02 data warehouse applications with hive
02 data warehouse applications with hive02 data warehouse applications with hive
02 data warehouse applications with hive
 
01 hbase
01 hbase01 hbase
01 hbase
 
06 pig etl features
06 pig etl features06 pig etl features
06 pig etl features
 
05 pig user defined functions (udfs)
05 pig user defined functions (udfs)05 pig user defined functions (udfs)

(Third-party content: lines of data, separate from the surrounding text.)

**config.mk**
```make
export PLATFORM = sky130hd
export DESIGN_NAME = dma_page_addr_latch
export DESIGN_NICKNAME = d
export VERILOG_FILES = /design/src/rtl/dma_page_addr_latch.sv
export SDC_FILE = /design/constraint.sdc
export NUM_CORES = 1
export LEC_CHECK = 0
export BUFFER_PORTS_ARGS = -buffer_cell sky130_fd_sc_hd__buf_4
export CAP_MARGIN = 20
export CORE_AREA = 2 2 78 73
export CTS_BUF_LIST = sky130_fd_sc_hd__clkbuf_4 sky130_fd_sc_hd__clkbuf_8 sky130_fd_sc_hd__clkbuf_16
export DETAILED_ROUTE_END_ITERATION = 10
export DIE_AREA = 0 0 80 75
export PLACE_DENSITY = 0.55
export SLEW_MARGIN = 30
export SYNTH_ARGS = -nofsm -noshare
export SYNTH_HDL_FRONTEND = slang
export SYNTH_SLANG_ARGS = --single-unit
```
**constraint.sdc**
```tcl
create_clock -name clk -period 2 [get_ports clk]
set_clock_uncertainty 0.1 [all_clocks]
set_input_delay 0.4 -clock clk [delete_from_list [all_inputs] [get_ports clk]]
set_output_delay 0.4 -clock clk [all_outputs]
set_load 0.005 [all_outputs]
```
## config.mk

```make
export PLATFORM = sky130hd
export DESIGN_NAME = io_port_arbiter
export DESIGN_NICKNAME = d
export VERILOG_FILES = /design/src/rtl/io_port_pkg.sv /design/src/rtl/rr_arbiter.sv /design/src/rtl/io_port_arbiter.sv
export SDC_FILE = /design/constraint.sdc
export NUM_CORES = 1
export LEC_CHECK = 0
export CORE_MARGIN = 8
export CORE_UTILIZATION = 50
export DETAILED_ROUTE_END_ITERATION = 8
export GPL_ROUTABILITY_DRIVEN = 0
export HOLD_SLACK_MARGIN = 0.03
export PLACE_DENSITY = 0.95
export SYNTH_ARGS = -nofsm -noshare
export SYNTH_HDL_FRONTEND = slang
export SYNTH_SLANG_ARGS = --single-unit
```

## constraint.sdc

```tcl
create_clock -name clk -period 7.8 [get_ports clk]
set_clock_uncertainty 0.15 [all_clocks]
set_input_delay 1.56 -clock clk [delete_from_list [all_inputs] [get_ports clk]]
set_output_delay 1.56 -clock clk [all_outputs]
set_load 0.05 [all_outputs]
```

## src/rtl/io_port_pkg.sv

```systemverilog
// Shared definitions for the I/O port bank arbiter: FSM encoding, bank
// geometry, default address map and error code meaning.
package io_port_pkg;

  // Transaction sequencer states
  typedef enum logic [1:0] {
    ST_IDLE   = 2'd0,
    ST_ACCESS = 2'd1,
    ST_RESP   = 2'd2
  } state_t;

  // Port bank geometry
  localparam int NUM_PORTS = 16;
  localparam int PORT_W    = 8;
  localparam int BANK_W    = NUM_PORTS * PORT_W;

  // Default address map (both windows 16-aligned)
  localparam logic [7:0] DEF_OUT_BASE = 8'hE0;
  localparam logic [7:0] DEF_IN_BASE  = 8'hF0;

  // err flag meaning, valid alongside ack
  localparam logic ERR_OK      = 1'b0;  // access performed
  localparam logic ERR_ILLEGAL = 1'b1;  // write to input port or unmapped address

  // Width of a requester index; never narrower than one bit
  function automatic int idx_width(input int n);
    return (n > 1) ? $clog2(n) : 1;
  endfunction

endpackage

```

## src/rtl/rr_arbiter.sv

```systemverilog
// Combinational round-robin picker: first set request at or above ptr,
// wrapping modulo NUM_REQ.
module rr_arbiter
  import io_port_pkg::*;
#(
  parameter int NUM_REQ = 2,
  parameter int IDX_W   = idx_width(NUM_REQ)
) (
  input  logic [NUM_REQ-1:0] req,
  input  logic [IDX_W-1:0]   ptr,
  output logic [NUM_REQ-1:0] grant,
  output logic [IDX_W-1:0]   winner,
  output logic               any
);

  localparam logic [IDX_W:0] NUM_REQ_W = (IDX_W+1)'(NUM_REQ);

  logic [IDX_W:0] cand;
  logic           found;

  // Scan candidates starting at ptr; the first pending one wins
  always_comb begin
    grant  = '0;
    winner = '0;
    found  = 1'b0;
    cand   = '0;
    for (int i = 0; i < NUM_REQ; i++) begin
      cand = {1'b0, ptr} + (IDX_W+1)'(i);
      if (cand >= NUM_REQ_W) begin
        cand = cand - NUM_REQ_W;
      end
      if (!found && req[cand[IDX_W-1:0]]) begin
        found                    = 1'b1;
        winner                   = cand[IDX_W-1:0];
        grant[cand[IDX_W-1:0]]   = 1'b1;
      end
    end
  end

  assign any = |req;

endmodule

```

## src/rtl/io_port_arbiter.sv

```systemverilog
// Round-robin arbiter and access sequencer for the shared 8-bit I/O port
// bank. Owns the 16 output port registers; input ports are sampled directly.
//
// state     | meaning
// ----------+-------------------------------------------------------------
// ST_IDLE   | waiting for requests; latch winner's transaction, raise gnt
// ST_ACCESS | decode latched address, perform port write/read, set err
// ST_RESP   | pulse ack to the winner, rotate rr_ptr past it, drop gnt
module io_port_arbiter
  import io_port_pkg::*;
#(
  parameter int         NUM_REQ  = 2,
  parameter logic [7:0] OUT_BASE = DEF_OUT_BASE,
  parameter logic [7:0] IN_BASE  = DEF_IN_BASE
) (
  input  logic                  clk,
  input  logic                  reset,
  input  logic [NUM_REQ-1:0]    req,
  input  logic [NUM_REQ-1:0]    req_we,
  input  logic [8*NUM_REQ-1:0]  req_addr,
  input  logic [8*NUM_REQ-1:0]  req_wdata,
  output logic [NUM_REQ-1:0]    gnt,
  output logic [NUM_REQ-1:0]    ack,
  output logic                  err,
  output logic [7:0]            rdata,
  input  logic [BANK_W-1:0]     port_in,
  output logic [BANK_W-1:0]     port_out
);

  localparam int               IDX_W    = idx_width(NUM_REQ);
  localparam logic [IDX_W-1:0] LAST_IDX = IDX_W'(NUM_REQ - 1);

  // Elaboration-time sanity of the parameter set
  generate
    if (NUM_REQ < 2 || NUM_REQ > 8) begin : g_bad_num_req
      $error("io_port_arbiter: NUM_REQ must be in 2..8");
    end
    if (OUT_BASE[3:0] != 4'h0 || IN_BASE[3:0] != 4'h0) begin : g_bad_align
      $error("io_port_arbiter: OUT_BASE and IN_BASE must be 16-aligned");
    end
    if (OUT_BASE[7:4] == IN_BASE[7:4]) begin : g_bad_overlap
      $error("io_port_arbiter: OUT_BASE and IN_BASE must be distinct");
    end
  endgenerate

  state_t               state_q;
  state_t               state_d;
  logic [IDX_W-1:0]     rr_ptr;

  logic [NUM_REQ-1:0]   arb_grant;
  logic [IDX_W-1:0]     arb_winner;
  logic                 arb_any;

  logic                 lat_we;
  logic [7:0]           lat_addr;
  logic [PORT_W-1:0]    lat_wdata;
  logic [IDX_W-1:0]     lat_idx;

  logic [NUM_REQ-1:0]   gnt_q;
  logic [NUM_REQ-1:0]   gnt_d;
  logic [NUM_REQ-1:0]   ack_q;
  logic [NUM_REQ-1:0]   ack_d;
  logic                 err_q;
  logic [PORT_W-1:0]    rdata_q;
  logic [BANK_W-1:0]    port_q;

  logic [3:0]           acc_off;
  logic                 hit_out;
  logic                 hit_in;

  rr_arbiter #(
    .NUM_REQ (NUM_REQ),
    .IDX_W   (IDX_W)
  ) u_rr_arbiter (
    .req    (req),
    .ptr    (rr_ptr),
    .grant  (arb_grant),
    .winner (arb_winner),
    .any    (arb_any)
  );

  // Window decode of the latched address; offset is the low nibble
  assign acc_off = lat_addr[3:0];
  assign hit_out = (lat_addr[7:4] == OUT_BASE[7:4]);
  assign hit_in  = (lat_addr[7:4] == IN_BASE[7:4]);

  // State register
  always_ff @(posedge clk) begin
    if (!reset) begin
      state_q <= ST_IDLE;
    end else begin
      state_q <= state_d;
    end
  end

  // Next-state logic: every granted transaction runs to completion
  always_comb begin
    state_d = state_q;
    case (state_q)
      ST_IDLE:   if (arb_any) state_d = ST_ACCESS;
      ST_ACCESS: state_d = ST_RESP;
      ST_RESP:   state_d = ST_IDLE;
      default:   state_d = ST_IDLE;
    endcase
  end

  // Output logic: next values of the registered gnt/ack handshake lines
  always_comb begin
    gnt_d = '0;
    ack_d = '0;
    case (state_q)
      ST_IDLE: begin
        if (arb_any) gnt_d = arb_grant;
      end
      ST_ACCESS: begin
        gnt_d = gnt_q;
      end
      ST_RESP: begin
        // gnt_q is the one-hot of the winner, so it doubles as the ack vector
        ack_d = gnt_q;
      end
      default: begin
        gnt_d = '0;
        ack_d = '0;
      end
    endcase
  end

  // Registered handshake outputs
  always_ff @(posedge clk) begin
    if (!reset) begin
      gnt_q <= '0;
      ack_q <= '0;
    end else begin
      gnt_q <= gnt_d;
      ack_q <= ack_d;
    end
  end

  // Datapath: transaction latch, port registers, read data, error, rr pointer
  always_ff @(posedge clk) begin
    if (!reset) begin
      rr_ptr    <= '0;
      lat_we    <= 1'b0;
      lat_addr  <= '0;
      lat_wdata <= '0;
      lat_idx   <= '0;
      port_q    <= '0;
      rdata_q   <= '0;
      err_q     <= ERR_OK;
    end else begin
      case (state_q)
        ST_IDLE: begin
          if (arb_any) begin
            lat_we    <= req_we[arb_winner];
            lat_addr  <= req_addr[{arb_winner, 3'b000} +: 8];
            lat_wdata <= req_wdata[{arb_winner, 3'b000} +: PORT_W];
            lat_idx   <= arb_winner;
          end
        end
        ST_ACCESS: begin
          if (hit_out) begin
            err_q <= ERR_OK;
            if (lat_we) begin
              port_q[{acc_off, 3'b000} +: PORT_W] <= lat_wdata;
            end else begin
              rdata_q <= port_q[{acc_off, 3'b000} +: PORT_W];
            end
          end else if (hit_in) begin
            if (lat_we) begin
              // Input ports are read-only; leave rdata alone
              err_q <= ERR_ILLEGAL;
            end else begin
              rdata_q <= port_in[{acc_off, 3'b000} +: PORT_W];
              err_q   <= ERR_OK;
            end
          end else begin
            rdata_q <= '0;
            err_q   <= ERR_ILLEGAL;
          end
        end
        ST_RESP: begin
          rr_ptr <= (lat_idx == LAST_IDX) ? '0 : lat_idx + IDX_W'(1);
        end
        default: begin
          rr_ptr <= rr_ptr;
        end
      endcase
    end
  end

  assign gnt      = gnt_q;
  assign ack      = ack_q;
  assign err      = err_q;
  assign rdata    = rdata_q;
  assign port_out = port_q;

endmodule

```
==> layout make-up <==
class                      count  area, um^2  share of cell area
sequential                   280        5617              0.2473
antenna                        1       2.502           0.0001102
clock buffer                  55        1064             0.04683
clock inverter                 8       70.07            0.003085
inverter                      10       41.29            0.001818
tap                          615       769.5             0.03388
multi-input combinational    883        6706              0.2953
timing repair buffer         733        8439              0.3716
### config.mk
export PLATFORM = sky130hd
export DESIGN_NAME = fft_frame_sequencer_flat
export DESIGN_NICKNAME = d
export VERILOG_FILES = /design/src/rtl/fft_frame_sequencer_if.sv /design/src/rtl/fft_frame_sequencer.sv /design/src/flat_wrapper.sv
export SDC_FILE = /design/constraint.sdc
export NUM_CORES = 1
export LEC_CHECK = 0
export ABC_AREA = 1
export ABC_CLOCK_PERIOD_IN_PS = 2650
export BUFFER_PORTS_ARGS = -buffer_cell sky130_fd_sc_hd__buf_2
export CAP_MARGIN = 10
export CORE_ASPECT_RATIO = 1.25
export CORE_MARGIN = 2
export CORE_UTILIZATION = 45
export DETAILED_ROUTE_END_ITERATION = 8
export PLACE_DENSITY = 0.69
export SYNTH_ARGS = -nofsm -noshare
export SYNTH_HDL_FRONTEND = slang
export SYNTH_SLANG_ARGS = --single-unit
### constraint.sdc
create_clock -name clk_in -period 2.65 [get_ports clk_in]
set_clock_uncertainty 0.1 [all_clocks]
set_input_delay 0.3975 -clock clk_in [delete_from_list [all_inputs] [get_ports clk_in]]
set_output_delay 0.3975 -clock clk_in [all_outputs]
set_load 0.05 [all_outputs]
[config.mk]
export PLATFORM = sky130hd
export DESIGN_NAME = uart_tx_core
export DESIGN_NICKNAME = d
export VERILOG_FILES = /design/src/rtl/uart_tx_core.sv
export SDC_FILE = /design/constraint.sdc
export NUM_CORES = 1
export LEC_CHECK = 0
export CORE_UTILIZATION = 60
export DETAILED_ROUTE_END_ITERATION = 10
export PLACE_DENSITY_LB_ADDON = 0.05
export SLEW_MARGIN = 10
export SYNTH_ARGS = -nofsm -noshare
export SYNTH_HDL_FRONTEND = slang
export SYNTH_SLANG_ARGS = --single-unit
[constraint.sdc]
create_clock -name clk -period 8.4 [get_ports clk]
set_input_delay 0.84 -clock clk [delete_from_list [all_inputs] [get_ports clk]]
set_output_delay 0.84 -clock clk [all_outputs]
set_load 0.02 [all_outputs]
[src/rtl/uart_tx_core.sv]
// uart_tx_core: FIFO-buffered UART transmitter with a registered serial line.
// Define UART_TX_PARITY_EN to build the parity state and logic; otherwise PARITY is ignored.
module uart_tx_core #(
    parameter int DATA_BITS    = 8,
    parameter int STOP_BITS    = 1,
    parameter int CLKS_PER_BIT = 868,
    parameter int FIFO_DEPTH   = 16,
    parameter int PARITY       = 0
) (
    input  logic                        clk,
    input  logic                        rst,
    input  logic [7:0]                  tx_data,
    input  logic                        tx_valid,
    output logic                        tx_ready,
    output logic                        txd,
    output logic                        tx_busy,
    output logic                        tx_done,
    output logic [$clog2(FIFO_DEPTH):0] fifo_count
);
    localparam int AW = $clog2(FIFO_DEPTH);
    localparam int CW = $clog2(CLKS_PER_BIT);
    localparam logic [CW-1:0] CNT_MAX = CW'(CLKS_PER_BIT - 1);
    localparam logic [2:0] LAST_DATA = 3'(DATA_BITS - 1);
    localparam logic [2:0] LAST_STOP = 3'(STOP_BITS - 1);

    typedef enum logic [2:0] {
        IDLE,
        START,
        DATA,
`ifdef UART_TX_PARITY_EN
        PAR,
`endif
        STOP
    } state_t;

    state_t               state;
    logic [DATA_BITS-1:0] mem [FIFO_DEPTH];
    logic [AW-1:0]        wr_ptr, rd_ptr;
    logic [CW-1:0]        cnt;
    logic [2:0]           idx;
    logic [DATA_BITS-1:0] sh;
    logic [AW:0]          count_nxt;
    logic                 tick, last_stop, push, pop, line, unused_bits;
`ifdef UART_TX_PARITY_EN
    logic                 par;
`endif

    assign unused_bits = ^tx_data;
    assign tick        = (cnt == '0);
    assign last_stop   = (state == STOP) && tick && (idx == LAST_STOP);
    assign push        = tx_valid && tx_ready;
    // A new frame is fetched from IDLE or straight out of the final stop cycle.
    assign pop         = (fifo_count != '0) && ((state == IDLE) || last_stop);
    assign count_nxt   = fifo_count + (AW+1)'(push) - (AW+1)'(pop);

    always_comb begin
`ifdef UART_TX_PARITY_EN
        line = (state == START) ? 1'b0 : (state == DATA) ? sh[0] : (state == PAR) ? par : 1'b1;
`else
        line = (state == START) ? 1'b0 : (state == DATA) ? sh[0] : 1'b1;
`endif
    end

    always_ff @(posedge clk) begin
        if (push)
            mem[wr_ptr] <= tx_data[DATA_BITS-1:0];
    end

    always_ff @(posedge clk or posedge rst) begin
        if (rst) begin
            state      <= IDLE;
            cnt        <= '0;
            idx        <= '0;
            sh         <= '0;
            wr_ptr     <= '0;
            rd_ptr     <= '0;
            fifo_count <= '0;
            tx_ready   <= 1'b0;
            txd        <= 1'b1;
            tx_busy    <= 1'b0;
            tx_done    <= 1'b0;
`ifdef UART_TX_PARITY_EN
            par        <= 1'b0;
`endif
        end else begin
            txd        <= line;
            tx_busy    <= (state != IDLE);
            tx_done    <= last_stop;
            fifo_count <= count_nxt;
            tx_ready   <= (count_nxt != (AW+1)'(FIFO_DEPTH));
            if (push)
                wr_ptr <= wr_ptr + 1'b1;
            if (pop) begin
                rd_ptr <= rd_ptr + 1'b1;
                sh     <= mem[rd_ptr];
                state  <= START;
                cnt    <= CNT_MAX;
                idx    <= '0;
`ifdef UART_TX_PARITY_EN
                par    <= ^mem[rd_ptr] ^ (PARITY == 1);
`endif
            end else if (state != IDLE) begin
                cnt <= tick ? CNT_MAX : cnt - 1'b1;
                if (tick) begin
                    case (state)
                        START: begin
                            state <= DATA;
                            idx   <= '0;
                        end
                        DATA: begin
                            sh  <= sh >> 1;
                            idx <= (idx == LAST_DATA) ? '0 : idx + 1'b1;
`ifdef UART_TX_PARITY_EN
                            state <= (idx == LAST_DATA) ? ((PARITY != 0) ? PAR : STOP) : DATA;
                        end
                        PAR: begin
                            state <= STOP;
`else
                            state <= (idx == LAST_DATA) ? STOP : DATA;
`endif
                        end
                        default: begin
                            state <= (idx == LAST_STOP) ? IDLE : STOP;
                            idx   <= idx + 1'b1;
                        end
                    endcase
                end
            end
        end
    end
endmodule
==> metrics.md <==
| Metric | Value |
|---|---|
| Post-synth cell types | 52 |
| Leading cell type in the layout, fill and taps excluded | edfxtp_1 |
| Vias | 3703 |
| Port Buf Inserts | 19 |
| Post-Layout Inst Area | 8020 um^2 |
| Wire length per cell | 22.6 um |
| Synthesized flop and latch total | 168 |
| N_diodes | 0 |
| Mux contribution to synthesized area | 0.120 |
| Post-synth top flop | edfxtp_1 |
| Critical Path Sink Type | flip-flop |
| Yosys warns | 0 |
| Final ANT Viol Nets | 0 |
| Worst slew pin tran | 0.949 ns |
| Max cap viols | 0 |
| Power Dens Cells | 270 nW/um^2 |
| Clk sinks | 168 |
| Die width | 111 um |
| Initial antenna violation count | 0 |
| Area grow syn2layout | 13.6% |
| Fmax | 230 MHz |
| Crit-path leading delay family | simple AND/OR/NAND/NOR gates |
| Critical R2R Launch | cnt[0]$_DFFE_PP0P_ |
| Placement Cell Area | 7390 um^2 |
| Die ar. | 12200 um^2 |
| Initial DRC Count | 300 |
| CP max-delay cell | a41oi_1 |
| Sequential area share after synthesis | 0.686 |
| Core area | 11500 um^2 |
| Layout Nets | 469 |
| Final Hold Vio Count | 0 |
| Row cnt | 39 |
| Post-synth EDFFs | 128 |
| Crit path max fanout | 13 |
| CTS buffer count | 17 |
| Slew Limit Fails | 0 |
| Total wire length | 13400 um |
| RSZ-0062 raised after global routing | no |
| Static leakage | 2.91 nW |
| Total gr overflow | 0 |
| Slew margin rel. | 0.359 |
| Critical-path cell list | inv_1, ha_1, nor3b_1, a41oi_1, or2_1, inv_1, ha_1, inv_1, ha_1, inv_1, fa_1, nand2b_1, a21oi_1, nor3_1, or4_1 |
| Worst VDD drop | 270 uV |
| Setup violators final | 0 |
| CP startpoint | cnt[0]$_DFFE_PP0P_ |
| IO Count | 20 |
| Post-CTS Resized | 0 |
| Global-route wire length before repair | 21400 um |
| Compound-Gate Fraction of Synth Area | 0.0521 |
| Mean Syn Cell Area | 17.1 um^2 |
| # Post-CTS Setup Buffers | 0 |
| Post-synthesis simple-gate area fraction | 0.0659 |
| GPL Wtd Cong | 0.816 |
| Cts hold-fix bufs | 0 |
| Setup Total Neg Slack | 0 ns |
| Mapped Area | 7060 um^2 |
| Hold path startpoint | sh[0]$_DFFE_PP0P_ |
| Worst setup SP type | flip-flop |
| Overall power | 2.17 mW |
| TritonRoute pass-1 iters | 5 |
| Largest net degree at the start of global routing | 41 |
| Period utilization | 0.519 |
| Die H | 111 um |
| Initial Util | 0.616 |
| Layout cells sized above 1 | 0.164 |
| Post-Syn Instances | 412 |
| Dpl hpwl | 8610 um |
| Fin Clk Skew | 0.00693 ns |
| CTS tree | yes |
| CP dominant cell by count | inv_1 |
| Vias in the first global route | 3778 |
| Clock latency on the worst-skew pair | 0.42 ns |
| Synthesized Nets | 443 |
| Largest family of logic cells by synthesized area | multiplexers |
| Synth Area in Adders | 0.0365 |
| CP arrival | 4.64 ns |
| H-tree depth | 4 |
| Status | finished clean |
| Synth Area in XOR/XNOR | 0.0161 |
| Commonest cells after routing, fill and taps aside | 128 x edfxtp_1, 38 x dfrtp_1, 32 x mux4_2 |
| WP buf/inv | 4 |
| Final Critical Period | 4.36 ns |
| Worst-path clk slew | 0.06 ns |
| Total GRT Usage | 0.239 |
| Async set or reset register ratio after synthesis | 0.238 |
| Hold Crit Class | flip-flop to flip-flop |
| Clock buffer depth | 2 |
| Clock root cell | clkbuf_16 |
| DR DRC count | 0 |
| Crit-path max cell delay | 0.80 ns |
| Vias/cell | 6.23 |
| Worst setup path category | flip-flop to flip-flop |
| Worst EP required | 8.68 ns |
## synthesized netlist by cell type (all sizes together) (9+ instances only)
cell type / n / area [um^2]
xnor2: 9 / 78.8
a21oi: 15 / 75.1
ha: 19 / 238
inv: 24 / 90.1
and2: 13 / 81.3
mux4: 32 / 721
clkbuf: 9 / 33.8
mux2i: 9 / 90.1
a22o: 14 / 123
dfrtp: 39 / 976
edfxtp: 128 / 3840
## logic make-up after synthesis
group,count (synthesis)
flops,168
simple gates,74
compound gates,53
mux,44
buf+inv,40
fa+ha+maj,20
xor+xnor,13
## power by group
part | switching, mW | internal (mW) | total (mW)
clock | 0.308 | 0.524 | 0.832
combinational | 0.172 | 0.125 | 0.297
sequential | 0.0450 | 0.992 | 1.04
## worst reg2reg max path: cells and delay by family (launching register included)
family                     cells  cell delay, ns
AOI/OAI and AO/OA              2            0.99
adders and majority gates      4            1.08
and+or+nand+nor                5            1.48
DFF                            1            0.39
buffers and inverters          4            0.29
## final timing paths
| path | cells past startpoint | to | slack (ns) |
|---|---|---|---|
| worst max-delay path | 15 | tx_ready$_DFF_PP0_ | 4.04 |
| worst min-delay path | 2 | txd$_DFF_PP1_ | 0.49 |
| worst max register to register | 15 | tx_ready$_DFF_PP0_ | 4.04 |
| worst min register to register | 2 | txd$_DFF_PP1_ | 0.49 |
| max in group asynchronous | 3 | rd_ptr[0]$_DFFE_PP0N_ | 7.14 |
| min in group asynchronous | 3 | fifo_count[4]$_DFF_PP0_ | 0.85 |
## sequential cells by signal (all words and copies together), names as in the netlist
register	count
txd	1
mem	128
fifo_count	5
tx_done	1
wr_ptr	4
idx	3
cnt	10
tx_busy	1
state	2
sh	8
tx_ready	1
rd_ptr	4
## per-layer routing
metal | track usage | part of all wire | vias to the layer above | routed length, um
li1 | - | - | 1666 | -
met1 | 0.349 | 0.45 | 1909 | 6050
met2 | 0.368 | 0.48 | 115 | 6510
met3 | 0.0521 | 0.054 | 13 | 728
met4 | 0.0693 | 0.010 | 0 | 139
met5 | 0 | 0 | - | 0
## area by class of cell
type,count,area (um^2)
Sequential cell,168,4850
Fill cell,710,3440
Multi-Input combinational cell,204,2050
Clock buffer,18,429
Timing Repair Buffer,23,220
Clock inverter,14,204
Tap cell,143,179
Inverter,24,90.1
## stage by stage
| stage | instances | hold WS (ns) | utilization | setup WS, ns |
|---|---|---|---|---|
| floorplan | 412 | 0.452 | - | 4.87 |
| global placement | 562 | 0.466 | 0.644 | 4.22 |
| detailed placement | 562 | 0.479 | 0.644 | 4.06 |
| CTS | 594 | 0.494 | 0.700 | 4.01 |
| global route | 594 | 0.523 | 0.700 | 3.68 |
| finish | 594 | 0.488 | 0.700 | 4.04 |
(Power assumes the default switching activity.)
File: config.mk
export PLATFORM = sky130hd
export DESIGN_NAME = spi_bus_arbiter
export DESIGN_NICKNAME = d
export VERILOG_FILES = /design/src/rtl/spi_bus_arbiter.sv
export SDC_FILE = /design/constraint.sdc
export NUM_CORES = 1
export LEC_CHECK = 0
export CAP_MARGIN = 40
export CORE_MARGIN = 5
export CORE_UTILIZATION = 34
export CTS_BUF_LIST = sky130_fd_sc_hd__clkbuf_8 sky130_fd_sc_hd__clkbuf_16
export CTS_CLUSTER_SIZE = 12
export DETAILED_ROUTE_END_ITERATION = 8
export PLACE_DENSITY_LB_ADDON = 0.15
export SLEW_MARGIN = 20
export SYNTH_ARGS = -nofsm -noshare
export SYNTH_HDL_FRONTEND = slang
export SYNTH_SLANG_ARGS = --single-unit
File: constraint.sdc
create_clock -name clk_i -period 1.1 [get_ports clk_i]
set_input_delay 0.11 -clock clk_i [delete_from_list [all_inputs] [get_ports clk_i]]
set_output_delay 0.11 -clock clk_i [all_outputs]
set_load 0.005 [all_outputs]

05 pig user defined functions (udfs)
 
03 pig intro
03 pig intro03 pig intro
03 pig intro
 
02 naive bays classifier and sentiment analysis
02 naive bays classifier and sentiment analysis02 naive bays classifier and sentiment analysis
02 naive bays classifier and sentiment analysis
 
Hadoop performance optimization tips
Hadoop performance optimization tipsHadoop performance optimization tips
Hadoop performance optimization tips
 
Hadoop Day 3
Hadoop Day 3Hadoop Day 3
Hadoop Day 3
 
Hadoop exercise
Hadoop exerciseHadoop exercise
Hadoop exercise
 
Hadoop map reduce concepts
Hadoop map reduce conceptsHadoop map reduce concepts
Hadoop map reduce concepts
 
Hadoop availability
Hadoop availabilityHadoop availability
Hadoop availability
 
Hadoop scheduler
Hadoop schedulerHadoop scheduler
Hadoop scheduler
 
Hadoop data management
Hadoop data managementHadoop data management
Hadoop data management
 
02 Hadoop deployment and configuration
02 Hadoop deployment and configuration02 Hadoop deployment and configuration
02 Hadoop deployment and configuration
 
Hadoop introduction
Hadoop introductionHadoop introduction
Hadoop introduction
 
Greedy embedding problem
Greedy embedding problemGreedy embedding problem
Greedy embedding problem
 

Recently uploaded

Vision, Mission, Goals and Objectives ppt..pptx
Vision, Mission, Goals and Objectives ppt..pptxVision, Mission, Goals and Objectives ppt..pptx
Vision, Mission, Goals and Objectives ppt..pptxellehsormae
 
20240419 - Measurecamp Amsterdam - SAM.pdf
20240419 - Measurecamp Amsterdam - SAM.pdf20240419 - Measurecamp Amsterdam - SAM.pdf
20240419 - Measurecamp Amsterdam - SAM.pdfHuman37
 
Minimizing AI Hallucinations/Confabulations and the Path towards AGI with Exa...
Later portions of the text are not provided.